Dlamini is a very common clan name among all documented Nguni languages (including Swati and Phuthi), associated with the AbaMbo cultural identity.

== Religion ==
Ngunis may be Christians (Catholics or Protestants), practitioners of African traditional religions or members of forms of Christianity modified with traditional African values. They also follow a mix of these two religions, or follow african spirituality.

== Constituent peoples ==
The following peoples are considered Nguni:

| People | Language | Population | Distribution |
|---|---|---|---|
| Thembu | Xhosa, formerly ǀXam | 3,300,000 | Thembus are originally from Thembuland they are also found in the Northern parts of Eastern Cape, Lesotho and throughout South Africa. |
| Swazi | Swazi | 2,258,000 | Eswatini and South Africa around the Swazi border. Their homeland was KaNgwane. |
| Bhaca | Bhaca | 570,000 | Found in the South Eastern part of South Africa in towns that include KwaBhaca, ixopo, Bulwer and Umzimkulu. |
| Phuthi | Phuthi | 80,000 | Near the Lesotho-South Africa border in the Transkei region. |
| Lala Nguni | Lala | A few hundred | Originally in coastal Kwazulu Natal, now found in ENgcobo, Eastern Cape, Ethekwini, Maputo, Delagoa Bay, Inanda, oThongathi, Mangangeni, Elandskop, Camperdown etc. |
| Northern Transvaal Ndebele | Sumayela Ndebele |  | Primarily in Mokopane, but also in Hammanskraal and around Polokwane |
| Hlubi | Hlubi | 724,100 | Near the Lesotho-South Africa border in the Transkei region.KwaZulu-Natal, Eastern Cape, Lesotho and North West provinces, with an original settlement on the Buffalo River |
| Zulu | Zulu | 10,964,000 | Originally Zululand, but now in most of Natal and as a minority in Eastern Transvaal and Gauteng. Their homeland was the northern part of Natal. |
| Xhosa | Xhosa | 8,478,000 | The original Nguni people.^{[clarification needed]} Their traditional homeland stretched from the Gamtoos River in Eastern Cape to Mzimkhulu River in Natal and were referred to by other Bantus as the AbeNguni. |
| Xesibe | Xhosa | 800,000 | North-Eastern Parts of Eastern Cape Province, Southern Parts of KwaZulu-Natal. |
| Southern Ndebele | Southern Ndebele | 659,000 | Central Transvaal |
| Mfengu | Xhosa, formerly Old Mfengu | 1,000,000 | Fingoland which is in Eastern Cape, South Africa, and also located in Zimbabwe Mbembesi. |
| Mpondo | Xhosa (Mpondo dialect) | 5,000,000 | Pondoland is a natural region on the South African shores of the Indian Ocean.
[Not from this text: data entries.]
File: src/rtl/pwm_link_pkg.sv
// Shared definitions for both ends of the position-over-PWM link.
// The generator and the decoder import the same defaults so the frame encoding agrees.
package pwm_link_pkg;

    localparam int unsigned PWM_POS_W      = 10;
    localparam int unsigned PWM_OFFSET     = 16;
    localparam int unsigned PWM_PERIOD_NOM = 2048;

    typedef enum logic [1:0] {
        ST_IDLE = 2'd0,
        ST_HIGH = 2'd1,
        ST_LOW  = 2'd2
    } pwm_state_t;

endpackage

File: src/rtl/pwm_input_conditioner.sv
// PWM input conditioning: 2-FF synchronizer, optional glitch filter, registered edge detect.
// Optional feature macro: PWM_GLITCH_FILTER_EN (level accepted after FILT_LEN equal samples).
module pwm_input_conditioner #(
    parameter int unsigned FILT_LEN = 3
) (
    input  logic clk,
    input  logic reset,
    input  logic pwm,
    output logic pwm_s,
    output logic rise,
    output logic fall
);

    logic r_sync1;
    logic r_sync2;
    logic r_level_d;
    logic r_rise;
    logic r_fall;
    logic w_level;

    // Two-stage synchronizer for the asynchronous pwm pin.
    always_ff @(posedge clk or negedge reset) begin
        if (!reset) begin
            r_sync1 <= 1'b0;
            r_sync2 <= 1'b0;
        end else begin
            r_sync1 <= pwm;
            r_sync2 <= r_sync1;
        end
    end

`ifdef PWM_GLITCH_FILTER_EN
    localparam int unsigned FC_W = $clog2(FILT_LEN + 1);

    logic [FC_W-1:0] r_filt_cnt;
    logic            r_filt;

    // Accept a new level only after it has been seen for FILT_LEN consecutive cycles.
    always_ff @(posedge clk or negedge reset) begin
        if (!reset) begin
            r_filt_cnt <= '0;
            r_filt     <= 1'b0;
        end else if (r_sync2 == r_filt) begin
            r_filt_cnt <= '0;
        end else if (r_filt_cnt == FC_W'(FILT_LEN - 1)) begin
            r_filt_cnt <= '0;
            r_filt     <= r_sync2;
        end else begin
            r_filt_cnt <= r_filt_cnt + 1'b1;
        end
    end

    assign w_level = r_filt;
`else
    assign w_level = r_sync2;
`endif

    // Registered edge detect on the conditioned level.
    always_ff @(posedge clk or negedge reset) begin
        if (!reset) begin
            r_level_d <= 1'b0;
            r_rise    <= 1'b0;
            r_fall    <= 1'b0;
        end else begin
            r_level_d <= w_level;
            r_rise    <= w_level & ~r_level_d;
            r_fall    <= ~w_level & r_level_d;
        end
    end

    assign pwm_s = w_level;
    assign rise  = r_rise;
    assign fall  = r_fall;

endmodule

File: src/rtl/pwm_position_decoder.sv
// Position-over-PWM decoder: measures high time H and period P of each frame,
// validates the period window, clamps out-of-range high times and detects a dead line.
// Optional feature macro: PWM_GLITCH_FILTER_EN (handled inside pwm_input_conditioner).
//
// state   | meaning
// IDLE    | no frame in progress; waiting for a rising edge
// HIGH    | high phase; counting high time and period
// LOW     | low phase; counting period, next rising edge closes the frame
module pwm_position_decoder
    import pwm_link_pkg::*;
#(
    parameter int unsigned POS_W      = PWM_POS_W,
    parameter int unsigned CNT_W      = 12,
    parameter int unsigned OFFSET     = PWM_OFFSET,
    parameter int unsigned PERIOD_NOM = PWM_PERIOD_NOM,
    parameter int unsigned PERIOD_TOL = 32,
    parameter int unsigned TIMEOUT    = 4095,
    parameter int unsigned FILT_LEN   = 3
) (
    input  logic             clk,
    input  logic             reset,
    input  logic             pwm,
    output logic [POS_W-1:0] Position,
    output logic             pos_valid,
    output logic             pos_strobe,
    output logic             err_period,
    output logic             err_range,
    output logic             err_timeout,
    output logic             stuck_level
);

    localparam logic [CNT_W-1:0] C_OFFSET  = CNT_W'(OFFSET);
    localparam logic [CNT_W-1:0] C_H_MAX   = CNT_W'(OFFSET + (1 << POS_W) - 1);
    localparam logic [CNT_W-1:0] C_P_MIN   = CNT_W'(PERIOD_NOM - PERIOD_TOL);
    localparam logic [CNT_W-1:0] C_P_MAX   = CNT_W'(PERIOD_NOM + PERIOD_TOL);
    localparam logic [CNT_W-1:0] C_TMO     = CNT_W'(TIMEOUT);
    localparam logic [CNT_W-1:0] C_TMO_M1  = CNT_W'(TIMEOUT - 1);
    localparam logic [CNT_W-1:0] C_SAT     = '1;
    localparam logic [POS_W-1:0] C_POS_MAX = '1;

    logic w_pwm_s;
    logic w_rise;
    logic w_fall;
    logic w_edge;

    pwm_state_t       r_state;
    pwm_state_t       w_state_next;
    logic             w_start;
    logic             w_latch_h;
    logic             w_eval;
    logic             w_tmo_hit;
    logic             w_per_ok;
    logic [POS_W-1:0] w_pos_raw;

    logic [CNT_W-1:0] r_high_cnt;
    logic [CNT_W-1:0] r_per_cnt;
    logic [CNT_W-1:0] r_h;
    logic [CNT_W-1:0] r_sil;
    logic [POS_W-1:0] r_pos;
    logic             r_pos_valid;
    logic             r_strobe;
    logic             r_err_period;
    logic             r_err_range;
    logic             r_err_timeout;
    logic             r_stuck;

    pwm_input_conditioner #(
        .FILT_LEN (FILT_LEN)
    ) u_cond (
        .clk   (clk),
        .reset (reset),
        .pwm   (pwm),
        .pwm_s (w_pwm_s),
        .rise  (w_rise),
        .fall  (w_fall)
    );

    assign w_edge    = w_rise | w_fall;
    // An edge in the same cycle wins over the timeout because it clears the silence count.
    assign w_tmo_hit = !w_edge && (r_sil == C_TMO_M1);
    assign w_per_ok  = (r_per_cnt >= C_P_MIN) && (r_per_cnt <= C_P_MAX);
    assign w_pos_raw = POS_W'(r_h - C_OFFSET);

    // FSM state register.
    always_ff @(posedge clk or negedge reset) begin
        if (!reset) begin
            r_state <= ST_IDLE;
        end else begin
            r_state <= w_state_next;
        end
    end

    // Next-state and control strobes; wrong-polarity edges leave the state alone.
    always_comb begin
        w_state_next = r_state;
        w_start      = 1'b0;
        w_latch_h    = 1'b0;
        w_eval       = 1'b0;
        case (r_state)
            ST_IDLE: if (w_rise) begin
                w_start      = 1'b1;
                w_state_next = ST_HIGH;
            end
            ST_HIGH: if (w_fall) begin
                w_latch_h    = 1'b1;
                w_state_next = ST_LOW;
            end
            ST_LOW: if (w_rise) begin
                w_eval       = 1'b1;
                w_start      = 1'b1;
                w_state_next = ST_HIGH;
            end
            default: w_state_next = ST_IDLE;
        endcase
        if (w_tmo_hit) begin
            w_state_next = ST_IDLE;
        end
    end

    // Frame counters. The edge cycle is the first cycle of the new frame, so the
    // counters restart at 1 and H and P come out directly in clk cycles.
    always_ff @(posedge clk or negedge reset) begin
        if (!reset) begin
            r_high_cnt <= '0;
            r_per_cnt  <= '0;
            r_h        <= '0;
        end else begin
            if (w_start) begin
                r_high_cnt <= CNT_W'(1);
                r_per_cnt  <= CNT_W'(1);
            end else begin
                if (r_state == ST_HIGH && r_high_cnt != C_SAT) begin
                    r_high_cnt <= r_high_cnt + 1'b1;
                end
                if ((r_state == ST_HIGH || r_state == ST_LOW) && r_per_cnt != C_SAT) begin
                    r_per_cnt <= r_per_cnt + 1'b1;
                end
            end
            if (w_latch_h) begin
                r_h <= r_high_cnt;
            end
        end
    end

    // Silence counter: cleared by any edge, parks at TIMEOUT so the timeout fires once.
    always_ff @(posedge clk or negedge reset) begin
        if (!reset) begin
            r_sil <= '0;
        end else if (w_edge) begin
            r_sil <= '0;
        end else if (r_sil != C_TMO) begin
            r_sil <= r_sil + 1'b1;
        end
    end

    // Frame evaluation and timeout reporting.
    always_ff @(posedge clk or negedge reset) begin
        if (!reset) begin
            r_pos         <= '0;
            r_pos_valid   <= 1'b0;
            r_strobe      <= 1'b0;
            r_err_period  <= 1'b0;
            r_err_range   <= 1'b0;
            r_err_timeout <= 1'b0;
            r_stuck       <= 1'b0;
        end else begin
            r_strobe     <= 1'b0;
            r_err_period <= 1'b0;
            r_err_range  <= 1'b0;
            if (w_eval) begin
                if (!w_per_ok) begin
                    r_err_period <= 1'b1;
                end else begin
                    r_strobe      <= 1'b1;
                    r_pos_valid   <= 1'b1;
                    r_err_timeout <= 1'b0;
                    if (r_h < C_OFFSET) begin
                        r_pos       <= '0;
                        r_err_range <= 1'b1;
                    end else if (r_h > C_H_MAX) begin
                        r_pos       <= C_POS_MAX;
                        r_err_range <= 1'b1;
                    end else begin
                        r_pos <= w_pos_raw;
                    end
                end
            end else if (w_tmo_hit) begin
                r_err_timeout <= 1'b1;
                r_pos_valid   <= 1'b0;
                r_stuck       <= w_pwm_s;
            end
        end
    end

    assign Position    = r_pos;
    assign pos_valid   = r_pos_valid;
    assign pos_strobe  = r_strobe;
    assign err_period  = r_err_period;
    assign err_range   = r_err_range;
    assign err_timeout = r_err_timeout;
    assign stuck_level = r_stuck;

endmodule

File: config.mk
export PLATFORM = sky130hd
export DESIGN_NAME = pwm_position_decoder
export DESIGN_NICKNAME = d
export VERILOG_FILES = /design/src/rtl/pwm_link_pkg.sv /design/src/rtl/pwm_input_conditioner.sv /design/src/rtl/pwm_position_decoder.sv
export SDC_FILE = /design/constraint.sdc
export NUM_CORES = 1
export LEC_CHECK = 0
export CORE_MARGIN = 10
export CORE_UTILIZATION = 32
export DETAILED_ROUTE_END_ITERATION = 8
export RECOVER_POWER = 100
export SKIP_LAST_GASP = 1
export SYNTH_ARGS = -nofsm -noshare
export SYNTH_HDL_FRONTEND = slang
export SYNTH_SLANG_ARGS = --single-unit
File: constraint.sdc
create_clock -name clk -period 1.9 [get_ports clk]
set_clock_uncertainty 0.15 [all_clocks]
set_input_delay 0.38 -clock clk [delete_from_list [all_inputs] [get_ports clk]]
set_output_delay 0.38 -clock clk [all_outputs]
set_load 0.05 [all_outputs]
It is located in the coastal belt of the Eastern Cape province. |
| AmaMpondomise | Xhosa (Mpondomise dialect) | 3,000,000 | Eastern Cape and Ciskei, Transkei throughout South Africa. |
| Northern Ndebele (Matabele/Mthwakazi) | Northern Ndebele | 1,599,000 | Matabeleland Zimbabwe |
| Ngoni | Tumbuka, Chewa, and Nyanja. | 2,044,000 | Malawi, Zambia |
| Total | Nguni languages | 28,801,000 |  |

=== Notes ===

Ngoni people by ethnicity are found in Malawi (under Paramount Chief Mbelwa and Maseko Paramouncy), Zambia (under Paramount Chief Mpezeni), Mozambique and Tanzania (under Chief Zulu Gama). In Malawi and Zambia, they speak a mixture of the languages of the people they conquered, such as Chewa, Nsenga and Tumbuka.